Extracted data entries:
* * * * * * * * *

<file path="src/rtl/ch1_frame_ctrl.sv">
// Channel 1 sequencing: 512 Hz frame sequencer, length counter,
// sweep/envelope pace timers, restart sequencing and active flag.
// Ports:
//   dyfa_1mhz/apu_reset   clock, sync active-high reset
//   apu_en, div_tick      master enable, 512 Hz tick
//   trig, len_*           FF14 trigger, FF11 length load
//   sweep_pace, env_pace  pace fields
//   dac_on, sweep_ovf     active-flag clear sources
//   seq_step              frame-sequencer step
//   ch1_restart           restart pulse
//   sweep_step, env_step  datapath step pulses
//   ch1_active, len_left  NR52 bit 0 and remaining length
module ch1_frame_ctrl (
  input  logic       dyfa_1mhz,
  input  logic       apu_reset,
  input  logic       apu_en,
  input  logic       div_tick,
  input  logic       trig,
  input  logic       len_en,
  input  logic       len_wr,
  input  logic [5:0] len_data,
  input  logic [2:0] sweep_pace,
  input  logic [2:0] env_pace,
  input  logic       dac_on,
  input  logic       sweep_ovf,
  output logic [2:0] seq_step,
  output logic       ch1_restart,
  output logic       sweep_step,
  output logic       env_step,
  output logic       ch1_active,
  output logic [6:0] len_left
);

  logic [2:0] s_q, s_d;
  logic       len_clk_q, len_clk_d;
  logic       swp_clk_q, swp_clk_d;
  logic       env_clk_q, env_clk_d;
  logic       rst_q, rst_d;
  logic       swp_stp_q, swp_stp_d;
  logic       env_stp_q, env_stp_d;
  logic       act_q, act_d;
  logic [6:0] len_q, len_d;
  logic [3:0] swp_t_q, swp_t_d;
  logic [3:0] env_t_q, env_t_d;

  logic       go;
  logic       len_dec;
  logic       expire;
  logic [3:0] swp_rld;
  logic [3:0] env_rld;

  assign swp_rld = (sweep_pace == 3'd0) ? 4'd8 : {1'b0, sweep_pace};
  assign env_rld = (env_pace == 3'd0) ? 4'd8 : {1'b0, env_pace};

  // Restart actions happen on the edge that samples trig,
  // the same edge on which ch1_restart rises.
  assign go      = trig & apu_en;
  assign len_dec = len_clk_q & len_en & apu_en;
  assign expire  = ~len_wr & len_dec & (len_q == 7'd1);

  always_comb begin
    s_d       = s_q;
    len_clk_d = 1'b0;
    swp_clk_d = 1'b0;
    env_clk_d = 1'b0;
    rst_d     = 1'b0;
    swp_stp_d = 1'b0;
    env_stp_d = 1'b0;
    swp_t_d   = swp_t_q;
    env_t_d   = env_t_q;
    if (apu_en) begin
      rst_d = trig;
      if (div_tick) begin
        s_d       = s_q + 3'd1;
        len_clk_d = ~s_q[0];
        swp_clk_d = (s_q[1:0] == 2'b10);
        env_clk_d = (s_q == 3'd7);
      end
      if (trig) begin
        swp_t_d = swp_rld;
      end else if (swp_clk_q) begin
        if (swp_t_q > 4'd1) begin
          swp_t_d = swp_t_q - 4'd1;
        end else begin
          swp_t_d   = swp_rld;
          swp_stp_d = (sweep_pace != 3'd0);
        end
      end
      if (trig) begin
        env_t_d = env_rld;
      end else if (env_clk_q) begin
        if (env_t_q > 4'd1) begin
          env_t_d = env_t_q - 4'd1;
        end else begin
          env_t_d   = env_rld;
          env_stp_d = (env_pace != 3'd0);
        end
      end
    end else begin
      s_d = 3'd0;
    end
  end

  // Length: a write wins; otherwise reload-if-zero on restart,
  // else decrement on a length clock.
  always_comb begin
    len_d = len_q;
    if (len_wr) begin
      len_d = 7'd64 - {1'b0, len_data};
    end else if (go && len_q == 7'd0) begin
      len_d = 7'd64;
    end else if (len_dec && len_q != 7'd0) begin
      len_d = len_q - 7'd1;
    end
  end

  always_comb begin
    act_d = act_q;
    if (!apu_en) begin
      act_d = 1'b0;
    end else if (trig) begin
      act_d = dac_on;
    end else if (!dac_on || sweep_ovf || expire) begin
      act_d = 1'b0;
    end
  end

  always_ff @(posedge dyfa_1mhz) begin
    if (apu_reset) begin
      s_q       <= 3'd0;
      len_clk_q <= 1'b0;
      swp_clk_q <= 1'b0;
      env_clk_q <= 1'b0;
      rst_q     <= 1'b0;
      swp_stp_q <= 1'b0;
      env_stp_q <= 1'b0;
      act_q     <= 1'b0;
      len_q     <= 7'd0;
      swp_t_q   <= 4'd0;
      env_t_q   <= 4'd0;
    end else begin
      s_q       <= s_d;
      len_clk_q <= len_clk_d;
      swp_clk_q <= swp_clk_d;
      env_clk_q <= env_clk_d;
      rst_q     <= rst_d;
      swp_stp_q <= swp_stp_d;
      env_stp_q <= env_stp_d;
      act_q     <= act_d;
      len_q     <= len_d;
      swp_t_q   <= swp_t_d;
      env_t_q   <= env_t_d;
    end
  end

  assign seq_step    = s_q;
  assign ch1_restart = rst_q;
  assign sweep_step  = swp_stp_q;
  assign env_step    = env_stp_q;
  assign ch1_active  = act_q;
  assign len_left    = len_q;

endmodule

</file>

* * * * * * * * *

### How to complete this task
Down to the last line, restate the records exactly.

### Answer to this problem
<file path="src/rtl/ch1_frame_ctrl.sv">
// Channel 1 sequencing: 512 Hz frame sequencer, length counter,
// sweep/envelope pace timers, restart sequencing and active flag.
// Ports:
//   dyfa_1mhz/apu_reset   clock, sync active-high reset
//   apu_en, div_tick      master enable, 512 Hz tick
//   trig, len_*           FF14 trigger, FF11 length load
//   sweep_pace, env_pace  pace fields
//   dac_on, sweep_ovf     active-flag clear sources
//   seq_step              frame-sequencer step
//   ch1_restart           restart pulse
//   sweep_step, env_step  datapath step pulses
//   ch1_active, len_left  NR52 bit 0 and remaining length
module ch1_frame_ctrl (
  input  logic       dyfa_1mhz,
  input  logic       apu_reset,
  input  logic       apu_en,
  input  logic       div_tick,
  input  logic       trig,
  input  logic       len_en,
  input  logic       len_wr,
  input  logic [5:0] len_data,
  input  logic [2:0] sweep_pace,
  input  logic [2:0] env_pace,
  input  logic       dac_on,
  input  logic       sweep_ovf,
  output logic [2:0] seq_step,
  output logic       ch1_restart,
  output logic       sweep_step,
  output logic       env_step,
  output logic       ch1_active,
  output logic [6:0] len_left
);

  logic [2:0] s_q, s_d;
  logic       len_clk_q, len_clk_d;
  logic       swp_clk_q, swp_clk_d;
  logic       env_clk_q, env_clk_d;
  logic       rst_q, rst_d;
  logic       swp_stp_q, swp_stp_d;
  logic       env_stp_q, env_stp_d;
  logic       act_q, act_d;
  logic [6:0] len_q, len_d;
  logic [3:0] swp_t_q, swp_t_d;
  logic [3:0] env_t_q, env_t_d;

  logic       go;
  logic       len_dec;
  logic       expire;
  logic [3:0] swp_rld;
  logic [3:0] env_rld;

  assign swp_rld = (sweep_pace == 3'd0) ? 4'd8 : {1'b0, sweep_pace};
  assign env_rld = (env_pace == 3'd0) ? 4'd8 : {1'b0, env_pace};

  // Restart actions happen on the edge that samples trig,
  // the same edge on which ch1_restart rises.
  assign go      = trig & apu_en;
  assign len_dec = len_clk_q & len_en & apu_en;
  assign expire  = ~len_wr & len_dec & (len_q == 7'd1);

  always_comb begin
    s_d       = s_q;
    len_clk_d = 1'b0;
    swp_clk_d = 1'b0;
    env_clk_d = 1'b0;
    rst_d     = 1'b0;
    swp_stp_d = 1'b0;
    env_stp_d = 1'b0;
    swp_t_d   = swp_t_q;
    env_t_d   = env_t_q;
    if (apu_en) begin
      rst_d = trig;
      if (div_tick) begin
        s_d       = s_q + 3'd1;
        len_clk_d = ~s_q[0];
        swp_clk_d = (s_q[1:0] == 2'b10);
        env_clk_d = (s_q == 3'd7);
      end
      if (trig) begin
        swp_t_d = swp_rld;
      end else if (swp_clk_q) begin
        if (swp_t_q > 4'd1) begin
          swp_t_d = swp_t_q - 4'd1;
        end else begin
          swp_t_d   = swp_rld;
          swp_stp_d = (sweep_pace != 3'd0);
        end
      end
      if (trig) begin
        env_t_d = env_rld;
      end else if (env_clk_q) begin
        if (env_t_q > 4'd1) begin
          env_t_d = env_t_q - 4'd1;
        end else begin
          env_t_d   = env_rld;
          env_stp_d = (env_pace != 3'd0);
        end
      end
    end else begin
      s_d = 3'd0;
    end
  end

  // Length: a write wins; otherwise reload-if-zero on restart,
  // else decrement on a length clock.
  always_comb begin
    len_d = len_q;
    if (len_wr) begin
      len_d = 7'd64 - {1'b0, len_data};
    end else if (go && len_q == 7'd0) begin
      len_d = 7'd64;
    end else if (len_dec && len_q != 7'd0) begin
      len_d = len_q - 7'd1;
    end
  end

  always_comb begin
    act_d = act_q;
    if (!apu_en) begin
      act_d = 1'b0;
    end else if (trig) begin
      act_d = dac_on;
    end else if (!dac_on || sweep_ovf || expire) begin
      act_d = 1'b0;
    end
  end

  always_ff @(posedge dyfa_1mhz) begin
    if (apu_reset) begin
      s_q       <= 3'd0;
      len_clk_q <= 1'b0;
      swp_clk_q <= 1'b0;
      env_clk_q <= 1'b0;
      rst_q     <= 1'b0;
      swp_stp_q <= 1'b0;
      env_stp_q <= 1'b0;
      act_q     <= 1'b0;
      len_q     <= 7'd0;
      swp_t_q   <= 4'd0;
      env_t_q   <= 4'd0;
    end else begin
      s_q       <= s_d;
      len_clk_q <= len_clk_d;
      swp_clk_q <= swp_clk_d;
      env_clk_q <= env_clk_d;
      rst_q     <= rst_d;
      swp_stp_q <= swp_stp_d;
      env_stp_q <= env_stp_d;
      act_q     <= act_d;
      len_q     <= len_d;
      swp_t_q   <= swp_t_d;
      env_t_q   <= env_t_d;
    end
  end

  assign seq_step    = s_q;
  assign ch1_restart = rst_q;
  assign sweep_step  = swp_stp_q;
  assign env_step    = env_stp_q;
  assign ch1_active  = act_q;
  assign len_left    = len_q;

endmodule

</file>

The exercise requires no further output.